Give the number of lines in this listing that contain "period", with no other words.

Records to process
^^^^

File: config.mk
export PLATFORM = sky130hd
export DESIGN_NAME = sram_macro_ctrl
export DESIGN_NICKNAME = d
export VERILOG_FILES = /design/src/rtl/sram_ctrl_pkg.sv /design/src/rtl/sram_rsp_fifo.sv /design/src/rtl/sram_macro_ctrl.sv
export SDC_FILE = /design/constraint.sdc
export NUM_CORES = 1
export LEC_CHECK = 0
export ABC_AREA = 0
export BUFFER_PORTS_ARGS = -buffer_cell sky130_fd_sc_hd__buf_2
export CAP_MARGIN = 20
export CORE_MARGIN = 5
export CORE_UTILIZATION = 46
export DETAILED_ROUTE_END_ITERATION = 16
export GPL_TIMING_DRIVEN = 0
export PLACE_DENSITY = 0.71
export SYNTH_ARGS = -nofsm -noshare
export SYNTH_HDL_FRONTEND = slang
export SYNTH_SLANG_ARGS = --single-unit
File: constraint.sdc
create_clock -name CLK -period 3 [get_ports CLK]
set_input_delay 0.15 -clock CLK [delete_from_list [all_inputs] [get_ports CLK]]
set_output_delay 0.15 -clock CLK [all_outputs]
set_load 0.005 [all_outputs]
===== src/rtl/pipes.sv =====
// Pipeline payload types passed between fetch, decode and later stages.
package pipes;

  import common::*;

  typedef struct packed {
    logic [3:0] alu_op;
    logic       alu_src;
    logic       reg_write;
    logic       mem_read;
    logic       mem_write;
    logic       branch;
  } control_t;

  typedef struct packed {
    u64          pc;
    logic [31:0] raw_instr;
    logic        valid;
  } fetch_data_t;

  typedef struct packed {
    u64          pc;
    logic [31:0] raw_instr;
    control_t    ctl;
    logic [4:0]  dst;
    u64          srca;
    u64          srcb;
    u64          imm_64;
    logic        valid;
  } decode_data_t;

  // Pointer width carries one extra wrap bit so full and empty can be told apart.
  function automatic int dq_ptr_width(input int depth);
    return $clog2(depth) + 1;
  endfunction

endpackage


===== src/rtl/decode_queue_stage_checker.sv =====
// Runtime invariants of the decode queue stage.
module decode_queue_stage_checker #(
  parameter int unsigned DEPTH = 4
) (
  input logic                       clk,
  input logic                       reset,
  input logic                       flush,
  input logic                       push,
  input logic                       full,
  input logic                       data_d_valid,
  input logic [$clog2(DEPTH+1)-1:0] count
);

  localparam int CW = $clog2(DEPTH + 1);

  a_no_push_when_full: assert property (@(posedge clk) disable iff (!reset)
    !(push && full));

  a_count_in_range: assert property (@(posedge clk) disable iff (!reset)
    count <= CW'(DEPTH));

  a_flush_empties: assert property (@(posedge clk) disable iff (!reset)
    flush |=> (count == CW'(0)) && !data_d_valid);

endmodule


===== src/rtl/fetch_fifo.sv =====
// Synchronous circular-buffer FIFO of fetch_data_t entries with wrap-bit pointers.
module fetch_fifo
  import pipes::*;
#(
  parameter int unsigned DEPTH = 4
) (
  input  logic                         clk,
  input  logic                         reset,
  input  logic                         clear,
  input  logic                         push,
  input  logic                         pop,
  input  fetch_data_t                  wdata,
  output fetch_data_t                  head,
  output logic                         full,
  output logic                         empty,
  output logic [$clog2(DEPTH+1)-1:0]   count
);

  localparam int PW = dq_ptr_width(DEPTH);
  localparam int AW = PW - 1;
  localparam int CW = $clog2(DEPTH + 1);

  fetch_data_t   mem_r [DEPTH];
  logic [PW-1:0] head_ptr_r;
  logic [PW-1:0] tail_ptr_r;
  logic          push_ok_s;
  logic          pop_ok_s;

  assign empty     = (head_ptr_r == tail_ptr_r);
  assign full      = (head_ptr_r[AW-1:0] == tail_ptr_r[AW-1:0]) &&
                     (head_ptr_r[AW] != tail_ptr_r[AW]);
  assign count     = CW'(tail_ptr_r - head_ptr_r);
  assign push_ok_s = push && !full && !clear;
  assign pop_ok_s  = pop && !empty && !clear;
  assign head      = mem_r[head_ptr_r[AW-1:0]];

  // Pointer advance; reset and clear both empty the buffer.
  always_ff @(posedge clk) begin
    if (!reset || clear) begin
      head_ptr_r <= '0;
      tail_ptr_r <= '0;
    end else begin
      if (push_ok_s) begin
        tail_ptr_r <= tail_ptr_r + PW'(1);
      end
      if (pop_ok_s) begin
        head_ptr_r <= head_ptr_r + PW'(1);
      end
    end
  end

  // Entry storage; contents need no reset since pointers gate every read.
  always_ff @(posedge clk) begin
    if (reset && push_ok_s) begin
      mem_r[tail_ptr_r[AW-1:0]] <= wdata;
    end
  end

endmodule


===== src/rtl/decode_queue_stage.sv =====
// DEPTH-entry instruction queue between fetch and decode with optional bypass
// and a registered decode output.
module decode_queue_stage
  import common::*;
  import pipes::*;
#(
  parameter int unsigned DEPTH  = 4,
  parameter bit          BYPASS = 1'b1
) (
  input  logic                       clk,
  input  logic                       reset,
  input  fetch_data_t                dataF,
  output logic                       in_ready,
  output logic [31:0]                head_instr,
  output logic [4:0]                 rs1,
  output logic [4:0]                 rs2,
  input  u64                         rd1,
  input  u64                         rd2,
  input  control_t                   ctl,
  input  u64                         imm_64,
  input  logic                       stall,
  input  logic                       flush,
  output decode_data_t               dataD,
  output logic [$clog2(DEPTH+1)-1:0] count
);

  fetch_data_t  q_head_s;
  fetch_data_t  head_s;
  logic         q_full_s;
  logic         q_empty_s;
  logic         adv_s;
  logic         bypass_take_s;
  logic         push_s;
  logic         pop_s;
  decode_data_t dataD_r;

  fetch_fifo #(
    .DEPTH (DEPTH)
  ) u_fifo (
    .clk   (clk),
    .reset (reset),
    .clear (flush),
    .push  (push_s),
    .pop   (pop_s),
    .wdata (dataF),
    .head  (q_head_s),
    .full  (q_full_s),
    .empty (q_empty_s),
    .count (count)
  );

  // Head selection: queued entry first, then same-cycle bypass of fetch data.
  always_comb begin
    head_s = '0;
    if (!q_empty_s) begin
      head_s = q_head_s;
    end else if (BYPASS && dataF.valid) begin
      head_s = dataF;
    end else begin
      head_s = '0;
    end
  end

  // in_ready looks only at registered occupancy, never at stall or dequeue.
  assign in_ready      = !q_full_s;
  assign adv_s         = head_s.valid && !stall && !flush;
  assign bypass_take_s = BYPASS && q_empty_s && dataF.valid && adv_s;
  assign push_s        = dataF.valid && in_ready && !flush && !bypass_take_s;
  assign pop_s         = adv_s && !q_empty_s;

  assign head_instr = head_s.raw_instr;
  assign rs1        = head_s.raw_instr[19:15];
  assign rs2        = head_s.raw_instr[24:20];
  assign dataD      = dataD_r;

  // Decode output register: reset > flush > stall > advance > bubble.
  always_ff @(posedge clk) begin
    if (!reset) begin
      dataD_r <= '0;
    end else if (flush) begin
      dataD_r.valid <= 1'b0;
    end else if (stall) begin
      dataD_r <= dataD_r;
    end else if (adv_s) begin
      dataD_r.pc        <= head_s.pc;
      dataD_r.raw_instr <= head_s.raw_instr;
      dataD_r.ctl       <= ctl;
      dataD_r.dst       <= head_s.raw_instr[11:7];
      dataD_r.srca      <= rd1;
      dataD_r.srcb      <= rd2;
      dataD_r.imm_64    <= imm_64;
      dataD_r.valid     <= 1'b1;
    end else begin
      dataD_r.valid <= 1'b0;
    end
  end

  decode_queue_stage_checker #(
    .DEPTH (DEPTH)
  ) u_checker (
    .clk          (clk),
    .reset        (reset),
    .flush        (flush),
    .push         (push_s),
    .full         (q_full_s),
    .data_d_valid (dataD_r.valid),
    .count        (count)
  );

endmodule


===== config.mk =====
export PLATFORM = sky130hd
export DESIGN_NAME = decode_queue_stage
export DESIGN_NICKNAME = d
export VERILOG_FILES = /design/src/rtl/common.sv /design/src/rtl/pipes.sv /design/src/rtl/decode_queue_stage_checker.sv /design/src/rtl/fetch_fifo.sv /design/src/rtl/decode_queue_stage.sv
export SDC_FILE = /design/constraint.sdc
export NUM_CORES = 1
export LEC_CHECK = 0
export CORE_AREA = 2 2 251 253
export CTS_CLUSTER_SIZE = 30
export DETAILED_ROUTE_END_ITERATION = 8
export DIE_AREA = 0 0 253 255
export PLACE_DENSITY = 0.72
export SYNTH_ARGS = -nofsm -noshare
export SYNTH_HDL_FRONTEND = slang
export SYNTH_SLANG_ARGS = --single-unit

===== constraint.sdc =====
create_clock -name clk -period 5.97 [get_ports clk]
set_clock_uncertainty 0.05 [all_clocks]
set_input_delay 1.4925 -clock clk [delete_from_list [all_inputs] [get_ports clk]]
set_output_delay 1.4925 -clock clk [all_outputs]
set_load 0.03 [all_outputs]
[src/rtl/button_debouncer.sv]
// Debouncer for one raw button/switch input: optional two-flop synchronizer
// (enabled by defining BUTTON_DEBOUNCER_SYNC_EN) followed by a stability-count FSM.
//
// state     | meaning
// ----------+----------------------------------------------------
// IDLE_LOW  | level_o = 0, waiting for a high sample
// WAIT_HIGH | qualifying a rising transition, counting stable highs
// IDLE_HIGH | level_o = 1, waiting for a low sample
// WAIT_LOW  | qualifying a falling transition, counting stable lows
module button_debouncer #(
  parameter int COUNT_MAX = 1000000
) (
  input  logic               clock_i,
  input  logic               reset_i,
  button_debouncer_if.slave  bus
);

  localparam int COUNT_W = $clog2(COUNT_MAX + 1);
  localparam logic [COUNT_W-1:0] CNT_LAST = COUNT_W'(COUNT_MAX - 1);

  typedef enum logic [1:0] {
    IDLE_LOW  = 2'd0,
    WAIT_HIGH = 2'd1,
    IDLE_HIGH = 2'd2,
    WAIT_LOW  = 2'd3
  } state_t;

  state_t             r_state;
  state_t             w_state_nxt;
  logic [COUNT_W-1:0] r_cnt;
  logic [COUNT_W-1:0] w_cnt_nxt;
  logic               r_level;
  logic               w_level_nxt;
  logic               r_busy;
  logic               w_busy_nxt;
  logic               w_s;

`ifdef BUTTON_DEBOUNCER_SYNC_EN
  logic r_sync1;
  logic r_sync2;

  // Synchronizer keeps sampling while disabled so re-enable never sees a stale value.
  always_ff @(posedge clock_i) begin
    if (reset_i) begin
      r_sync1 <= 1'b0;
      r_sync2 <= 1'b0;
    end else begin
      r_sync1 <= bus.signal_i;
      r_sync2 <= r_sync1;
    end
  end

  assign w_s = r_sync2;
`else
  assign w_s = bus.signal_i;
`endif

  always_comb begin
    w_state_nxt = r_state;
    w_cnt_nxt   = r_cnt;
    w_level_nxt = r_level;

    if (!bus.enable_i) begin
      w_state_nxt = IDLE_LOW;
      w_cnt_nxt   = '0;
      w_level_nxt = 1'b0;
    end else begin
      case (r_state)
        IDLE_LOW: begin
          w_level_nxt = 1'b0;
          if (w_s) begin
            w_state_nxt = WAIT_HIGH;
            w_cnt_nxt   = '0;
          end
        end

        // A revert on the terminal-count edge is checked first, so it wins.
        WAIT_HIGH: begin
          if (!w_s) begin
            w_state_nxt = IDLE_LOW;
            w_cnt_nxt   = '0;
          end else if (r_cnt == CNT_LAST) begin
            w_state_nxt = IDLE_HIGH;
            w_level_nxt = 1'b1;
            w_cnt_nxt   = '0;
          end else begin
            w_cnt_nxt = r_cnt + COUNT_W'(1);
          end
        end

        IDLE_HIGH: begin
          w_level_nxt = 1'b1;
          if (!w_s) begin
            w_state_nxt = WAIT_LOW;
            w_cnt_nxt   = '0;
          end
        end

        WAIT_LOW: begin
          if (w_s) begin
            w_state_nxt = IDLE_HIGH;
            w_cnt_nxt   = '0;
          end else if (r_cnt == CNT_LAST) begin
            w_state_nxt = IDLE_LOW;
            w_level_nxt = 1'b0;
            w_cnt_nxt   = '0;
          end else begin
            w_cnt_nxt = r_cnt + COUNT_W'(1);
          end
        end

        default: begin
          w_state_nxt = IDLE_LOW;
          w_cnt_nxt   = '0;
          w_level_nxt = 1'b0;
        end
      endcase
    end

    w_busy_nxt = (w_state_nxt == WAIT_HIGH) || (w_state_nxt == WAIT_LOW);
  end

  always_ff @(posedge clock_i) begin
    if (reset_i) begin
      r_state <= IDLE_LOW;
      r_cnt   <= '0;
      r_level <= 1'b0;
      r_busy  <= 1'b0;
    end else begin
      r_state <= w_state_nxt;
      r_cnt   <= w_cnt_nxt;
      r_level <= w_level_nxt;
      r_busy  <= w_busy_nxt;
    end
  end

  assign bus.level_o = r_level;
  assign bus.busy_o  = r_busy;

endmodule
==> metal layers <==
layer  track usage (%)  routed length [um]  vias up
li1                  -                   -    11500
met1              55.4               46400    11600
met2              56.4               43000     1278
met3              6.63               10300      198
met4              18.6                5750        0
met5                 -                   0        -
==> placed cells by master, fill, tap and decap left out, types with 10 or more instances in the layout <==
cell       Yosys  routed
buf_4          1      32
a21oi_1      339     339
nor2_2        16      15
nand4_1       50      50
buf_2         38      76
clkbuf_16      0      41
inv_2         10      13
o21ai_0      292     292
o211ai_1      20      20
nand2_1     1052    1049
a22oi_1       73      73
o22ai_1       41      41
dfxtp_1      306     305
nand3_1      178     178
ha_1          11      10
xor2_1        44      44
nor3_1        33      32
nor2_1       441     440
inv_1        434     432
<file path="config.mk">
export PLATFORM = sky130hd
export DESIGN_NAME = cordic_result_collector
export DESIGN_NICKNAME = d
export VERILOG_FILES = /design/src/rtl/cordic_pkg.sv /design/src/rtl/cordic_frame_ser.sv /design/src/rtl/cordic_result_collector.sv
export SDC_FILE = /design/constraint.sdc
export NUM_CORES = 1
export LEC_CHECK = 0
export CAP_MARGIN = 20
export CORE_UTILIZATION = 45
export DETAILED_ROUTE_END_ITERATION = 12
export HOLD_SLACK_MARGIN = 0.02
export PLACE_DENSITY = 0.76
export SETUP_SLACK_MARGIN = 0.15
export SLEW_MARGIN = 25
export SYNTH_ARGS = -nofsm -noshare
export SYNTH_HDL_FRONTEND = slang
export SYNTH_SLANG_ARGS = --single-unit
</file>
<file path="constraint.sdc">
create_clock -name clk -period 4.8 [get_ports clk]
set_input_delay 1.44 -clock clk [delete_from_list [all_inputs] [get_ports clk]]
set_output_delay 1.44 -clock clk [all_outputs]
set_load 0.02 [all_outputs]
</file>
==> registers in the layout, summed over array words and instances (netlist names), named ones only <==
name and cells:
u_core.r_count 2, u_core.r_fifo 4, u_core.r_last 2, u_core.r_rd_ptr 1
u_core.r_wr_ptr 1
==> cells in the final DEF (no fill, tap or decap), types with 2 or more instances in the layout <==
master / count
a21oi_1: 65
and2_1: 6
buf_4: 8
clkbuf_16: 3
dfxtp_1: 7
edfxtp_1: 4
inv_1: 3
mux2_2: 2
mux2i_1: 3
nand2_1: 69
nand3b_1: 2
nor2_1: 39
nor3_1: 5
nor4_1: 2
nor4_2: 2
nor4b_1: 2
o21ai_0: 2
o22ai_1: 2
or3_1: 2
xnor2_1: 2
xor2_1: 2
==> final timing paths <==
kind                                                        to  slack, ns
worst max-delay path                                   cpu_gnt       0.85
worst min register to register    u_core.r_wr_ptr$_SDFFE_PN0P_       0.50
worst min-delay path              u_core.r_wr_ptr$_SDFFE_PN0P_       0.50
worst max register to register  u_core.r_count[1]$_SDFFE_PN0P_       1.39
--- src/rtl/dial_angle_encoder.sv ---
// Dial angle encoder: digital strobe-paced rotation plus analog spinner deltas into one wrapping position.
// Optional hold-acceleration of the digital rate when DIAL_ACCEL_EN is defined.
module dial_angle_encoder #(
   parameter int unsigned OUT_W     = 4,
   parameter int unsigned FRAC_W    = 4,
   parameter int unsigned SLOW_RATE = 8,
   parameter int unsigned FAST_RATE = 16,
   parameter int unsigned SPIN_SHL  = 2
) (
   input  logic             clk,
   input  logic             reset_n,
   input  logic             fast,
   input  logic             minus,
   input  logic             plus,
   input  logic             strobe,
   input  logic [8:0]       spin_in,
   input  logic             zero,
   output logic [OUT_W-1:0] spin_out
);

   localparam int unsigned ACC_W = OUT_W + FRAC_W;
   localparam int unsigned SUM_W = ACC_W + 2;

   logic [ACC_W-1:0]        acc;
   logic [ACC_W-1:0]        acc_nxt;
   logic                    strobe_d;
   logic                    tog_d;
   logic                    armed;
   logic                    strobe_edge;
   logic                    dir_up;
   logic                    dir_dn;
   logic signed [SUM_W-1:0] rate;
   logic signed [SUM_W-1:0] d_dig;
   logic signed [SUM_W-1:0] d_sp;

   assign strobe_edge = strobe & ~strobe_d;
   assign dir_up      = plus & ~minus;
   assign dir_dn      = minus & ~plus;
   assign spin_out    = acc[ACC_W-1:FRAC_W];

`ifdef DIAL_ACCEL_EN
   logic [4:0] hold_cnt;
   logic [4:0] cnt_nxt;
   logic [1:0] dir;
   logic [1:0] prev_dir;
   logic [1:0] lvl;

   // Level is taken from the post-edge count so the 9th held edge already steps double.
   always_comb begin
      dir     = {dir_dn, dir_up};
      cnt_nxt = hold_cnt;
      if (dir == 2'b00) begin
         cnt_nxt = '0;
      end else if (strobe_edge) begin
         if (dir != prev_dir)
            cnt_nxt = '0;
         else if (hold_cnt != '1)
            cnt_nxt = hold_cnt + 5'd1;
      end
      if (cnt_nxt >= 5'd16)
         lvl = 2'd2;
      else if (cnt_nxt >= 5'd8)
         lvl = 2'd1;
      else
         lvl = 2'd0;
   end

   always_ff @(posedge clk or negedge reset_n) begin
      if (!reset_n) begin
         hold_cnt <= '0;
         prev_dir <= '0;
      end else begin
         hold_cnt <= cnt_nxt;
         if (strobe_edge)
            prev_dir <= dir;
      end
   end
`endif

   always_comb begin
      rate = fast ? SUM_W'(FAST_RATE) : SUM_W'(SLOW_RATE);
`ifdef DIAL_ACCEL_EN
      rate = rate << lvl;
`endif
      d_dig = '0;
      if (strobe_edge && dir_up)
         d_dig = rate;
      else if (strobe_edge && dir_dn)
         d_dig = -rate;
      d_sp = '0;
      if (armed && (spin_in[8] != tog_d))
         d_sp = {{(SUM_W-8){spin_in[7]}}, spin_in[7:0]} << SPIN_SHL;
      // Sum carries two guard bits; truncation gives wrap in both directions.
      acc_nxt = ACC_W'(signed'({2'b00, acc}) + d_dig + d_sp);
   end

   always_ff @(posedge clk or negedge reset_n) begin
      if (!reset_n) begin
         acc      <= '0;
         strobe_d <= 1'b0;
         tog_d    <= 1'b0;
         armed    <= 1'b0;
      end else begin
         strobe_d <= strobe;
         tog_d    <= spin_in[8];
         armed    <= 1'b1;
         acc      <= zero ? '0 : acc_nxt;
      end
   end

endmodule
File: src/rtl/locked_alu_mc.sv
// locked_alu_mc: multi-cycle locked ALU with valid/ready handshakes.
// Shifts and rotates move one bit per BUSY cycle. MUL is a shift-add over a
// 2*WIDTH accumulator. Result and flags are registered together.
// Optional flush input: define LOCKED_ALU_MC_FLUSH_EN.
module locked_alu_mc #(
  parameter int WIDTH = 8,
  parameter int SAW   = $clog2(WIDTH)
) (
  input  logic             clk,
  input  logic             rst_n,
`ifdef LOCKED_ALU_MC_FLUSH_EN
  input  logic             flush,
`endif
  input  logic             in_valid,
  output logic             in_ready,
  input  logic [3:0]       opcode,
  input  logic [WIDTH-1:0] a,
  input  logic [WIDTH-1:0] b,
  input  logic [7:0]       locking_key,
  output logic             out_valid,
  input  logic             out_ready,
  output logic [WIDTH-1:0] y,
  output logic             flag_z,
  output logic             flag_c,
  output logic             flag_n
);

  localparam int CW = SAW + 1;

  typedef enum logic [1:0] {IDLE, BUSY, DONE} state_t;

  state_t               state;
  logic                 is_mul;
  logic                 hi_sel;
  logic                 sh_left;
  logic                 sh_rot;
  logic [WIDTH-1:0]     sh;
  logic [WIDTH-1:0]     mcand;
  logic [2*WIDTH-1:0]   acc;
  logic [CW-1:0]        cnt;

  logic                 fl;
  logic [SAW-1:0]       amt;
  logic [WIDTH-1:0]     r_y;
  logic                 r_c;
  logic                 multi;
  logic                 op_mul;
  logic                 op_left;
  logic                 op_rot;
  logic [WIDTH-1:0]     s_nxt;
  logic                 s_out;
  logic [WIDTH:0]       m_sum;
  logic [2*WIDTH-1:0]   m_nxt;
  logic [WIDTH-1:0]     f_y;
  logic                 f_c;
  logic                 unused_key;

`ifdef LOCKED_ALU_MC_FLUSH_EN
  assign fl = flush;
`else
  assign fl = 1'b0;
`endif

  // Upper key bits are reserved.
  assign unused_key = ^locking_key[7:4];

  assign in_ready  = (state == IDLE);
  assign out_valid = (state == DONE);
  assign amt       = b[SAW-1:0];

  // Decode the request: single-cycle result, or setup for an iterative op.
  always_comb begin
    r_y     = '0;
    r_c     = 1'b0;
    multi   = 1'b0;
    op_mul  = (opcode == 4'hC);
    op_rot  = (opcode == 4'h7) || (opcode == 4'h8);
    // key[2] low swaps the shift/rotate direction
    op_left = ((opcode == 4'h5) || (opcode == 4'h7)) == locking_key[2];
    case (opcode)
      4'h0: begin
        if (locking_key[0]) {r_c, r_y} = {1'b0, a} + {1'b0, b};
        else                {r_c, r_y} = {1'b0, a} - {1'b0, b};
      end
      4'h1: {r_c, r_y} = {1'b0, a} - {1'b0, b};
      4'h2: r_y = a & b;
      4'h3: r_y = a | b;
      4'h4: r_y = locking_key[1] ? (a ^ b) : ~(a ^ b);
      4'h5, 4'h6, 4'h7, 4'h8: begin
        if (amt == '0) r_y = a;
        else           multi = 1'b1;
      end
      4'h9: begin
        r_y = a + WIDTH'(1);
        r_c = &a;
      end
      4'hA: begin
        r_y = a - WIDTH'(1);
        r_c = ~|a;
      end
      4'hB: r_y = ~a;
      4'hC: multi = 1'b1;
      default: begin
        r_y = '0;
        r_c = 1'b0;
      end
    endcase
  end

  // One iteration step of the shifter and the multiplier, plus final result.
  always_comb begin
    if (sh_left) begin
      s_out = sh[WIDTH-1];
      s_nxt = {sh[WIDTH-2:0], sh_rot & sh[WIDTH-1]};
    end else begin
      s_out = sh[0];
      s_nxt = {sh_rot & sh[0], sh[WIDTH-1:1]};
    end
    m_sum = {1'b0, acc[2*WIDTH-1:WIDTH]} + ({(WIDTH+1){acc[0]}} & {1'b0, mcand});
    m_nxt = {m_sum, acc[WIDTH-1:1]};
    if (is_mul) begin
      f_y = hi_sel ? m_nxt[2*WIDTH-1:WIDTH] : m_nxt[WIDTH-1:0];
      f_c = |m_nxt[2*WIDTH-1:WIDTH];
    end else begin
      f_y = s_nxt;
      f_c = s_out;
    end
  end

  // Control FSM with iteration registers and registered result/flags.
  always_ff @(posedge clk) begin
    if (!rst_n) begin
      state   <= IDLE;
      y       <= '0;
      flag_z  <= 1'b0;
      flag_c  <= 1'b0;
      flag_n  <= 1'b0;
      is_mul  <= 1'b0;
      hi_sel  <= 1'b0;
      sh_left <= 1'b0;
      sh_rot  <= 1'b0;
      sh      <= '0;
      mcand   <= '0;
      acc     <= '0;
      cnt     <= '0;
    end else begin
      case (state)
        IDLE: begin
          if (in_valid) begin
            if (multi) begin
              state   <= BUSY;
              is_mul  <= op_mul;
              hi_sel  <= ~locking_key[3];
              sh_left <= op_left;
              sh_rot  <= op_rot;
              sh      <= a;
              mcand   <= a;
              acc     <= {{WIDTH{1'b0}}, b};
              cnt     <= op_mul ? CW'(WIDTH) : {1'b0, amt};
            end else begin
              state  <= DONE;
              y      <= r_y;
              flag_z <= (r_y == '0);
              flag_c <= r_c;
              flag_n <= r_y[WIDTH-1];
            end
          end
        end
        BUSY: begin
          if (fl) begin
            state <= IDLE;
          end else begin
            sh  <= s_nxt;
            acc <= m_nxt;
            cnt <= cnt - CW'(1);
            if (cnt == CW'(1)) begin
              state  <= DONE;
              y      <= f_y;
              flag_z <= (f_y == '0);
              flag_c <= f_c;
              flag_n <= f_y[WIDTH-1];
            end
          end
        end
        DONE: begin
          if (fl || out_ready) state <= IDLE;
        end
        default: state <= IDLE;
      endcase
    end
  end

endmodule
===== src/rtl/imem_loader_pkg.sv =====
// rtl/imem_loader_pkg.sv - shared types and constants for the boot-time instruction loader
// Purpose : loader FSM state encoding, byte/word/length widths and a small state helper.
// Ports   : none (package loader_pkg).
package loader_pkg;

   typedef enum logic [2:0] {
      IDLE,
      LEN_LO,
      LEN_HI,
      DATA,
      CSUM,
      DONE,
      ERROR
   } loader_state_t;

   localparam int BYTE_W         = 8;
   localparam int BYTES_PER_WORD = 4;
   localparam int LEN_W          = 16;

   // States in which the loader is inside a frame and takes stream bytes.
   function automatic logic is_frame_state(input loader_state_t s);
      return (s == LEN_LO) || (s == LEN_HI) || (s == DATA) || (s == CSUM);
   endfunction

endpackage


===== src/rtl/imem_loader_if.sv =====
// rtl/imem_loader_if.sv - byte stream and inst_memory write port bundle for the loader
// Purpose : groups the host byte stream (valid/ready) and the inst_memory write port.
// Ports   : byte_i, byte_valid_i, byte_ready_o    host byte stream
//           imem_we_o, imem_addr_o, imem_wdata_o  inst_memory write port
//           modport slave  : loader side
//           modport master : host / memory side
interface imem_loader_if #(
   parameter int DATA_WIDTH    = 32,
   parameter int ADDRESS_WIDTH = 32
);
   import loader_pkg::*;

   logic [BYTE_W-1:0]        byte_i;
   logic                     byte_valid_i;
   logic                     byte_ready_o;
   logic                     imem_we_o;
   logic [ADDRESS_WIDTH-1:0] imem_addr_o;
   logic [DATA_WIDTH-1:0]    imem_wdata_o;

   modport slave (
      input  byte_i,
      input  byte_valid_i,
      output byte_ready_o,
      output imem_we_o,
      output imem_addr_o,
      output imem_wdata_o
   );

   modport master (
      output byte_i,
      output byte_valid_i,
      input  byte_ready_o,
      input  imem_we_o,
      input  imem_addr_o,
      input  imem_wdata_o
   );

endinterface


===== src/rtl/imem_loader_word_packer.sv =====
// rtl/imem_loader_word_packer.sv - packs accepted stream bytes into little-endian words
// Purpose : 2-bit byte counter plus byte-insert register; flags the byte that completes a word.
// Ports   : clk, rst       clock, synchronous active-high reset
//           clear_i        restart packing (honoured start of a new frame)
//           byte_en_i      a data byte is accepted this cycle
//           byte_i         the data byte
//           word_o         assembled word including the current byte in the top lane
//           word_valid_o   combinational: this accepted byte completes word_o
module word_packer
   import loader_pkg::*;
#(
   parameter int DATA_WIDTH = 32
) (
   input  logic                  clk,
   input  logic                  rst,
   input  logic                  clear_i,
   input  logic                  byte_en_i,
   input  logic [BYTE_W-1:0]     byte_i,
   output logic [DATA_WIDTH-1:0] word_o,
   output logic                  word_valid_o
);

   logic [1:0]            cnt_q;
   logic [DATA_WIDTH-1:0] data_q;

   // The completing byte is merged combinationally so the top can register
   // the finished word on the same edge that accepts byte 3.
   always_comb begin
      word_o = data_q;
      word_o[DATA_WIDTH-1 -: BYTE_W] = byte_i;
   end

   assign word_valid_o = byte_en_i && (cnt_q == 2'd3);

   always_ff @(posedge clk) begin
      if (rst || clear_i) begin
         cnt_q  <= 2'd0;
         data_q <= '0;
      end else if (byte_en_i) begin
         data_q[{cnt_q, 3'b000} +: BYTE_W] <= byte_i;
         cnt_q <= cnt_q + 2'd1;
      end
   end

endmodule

^^^^

Solution to this exercise
3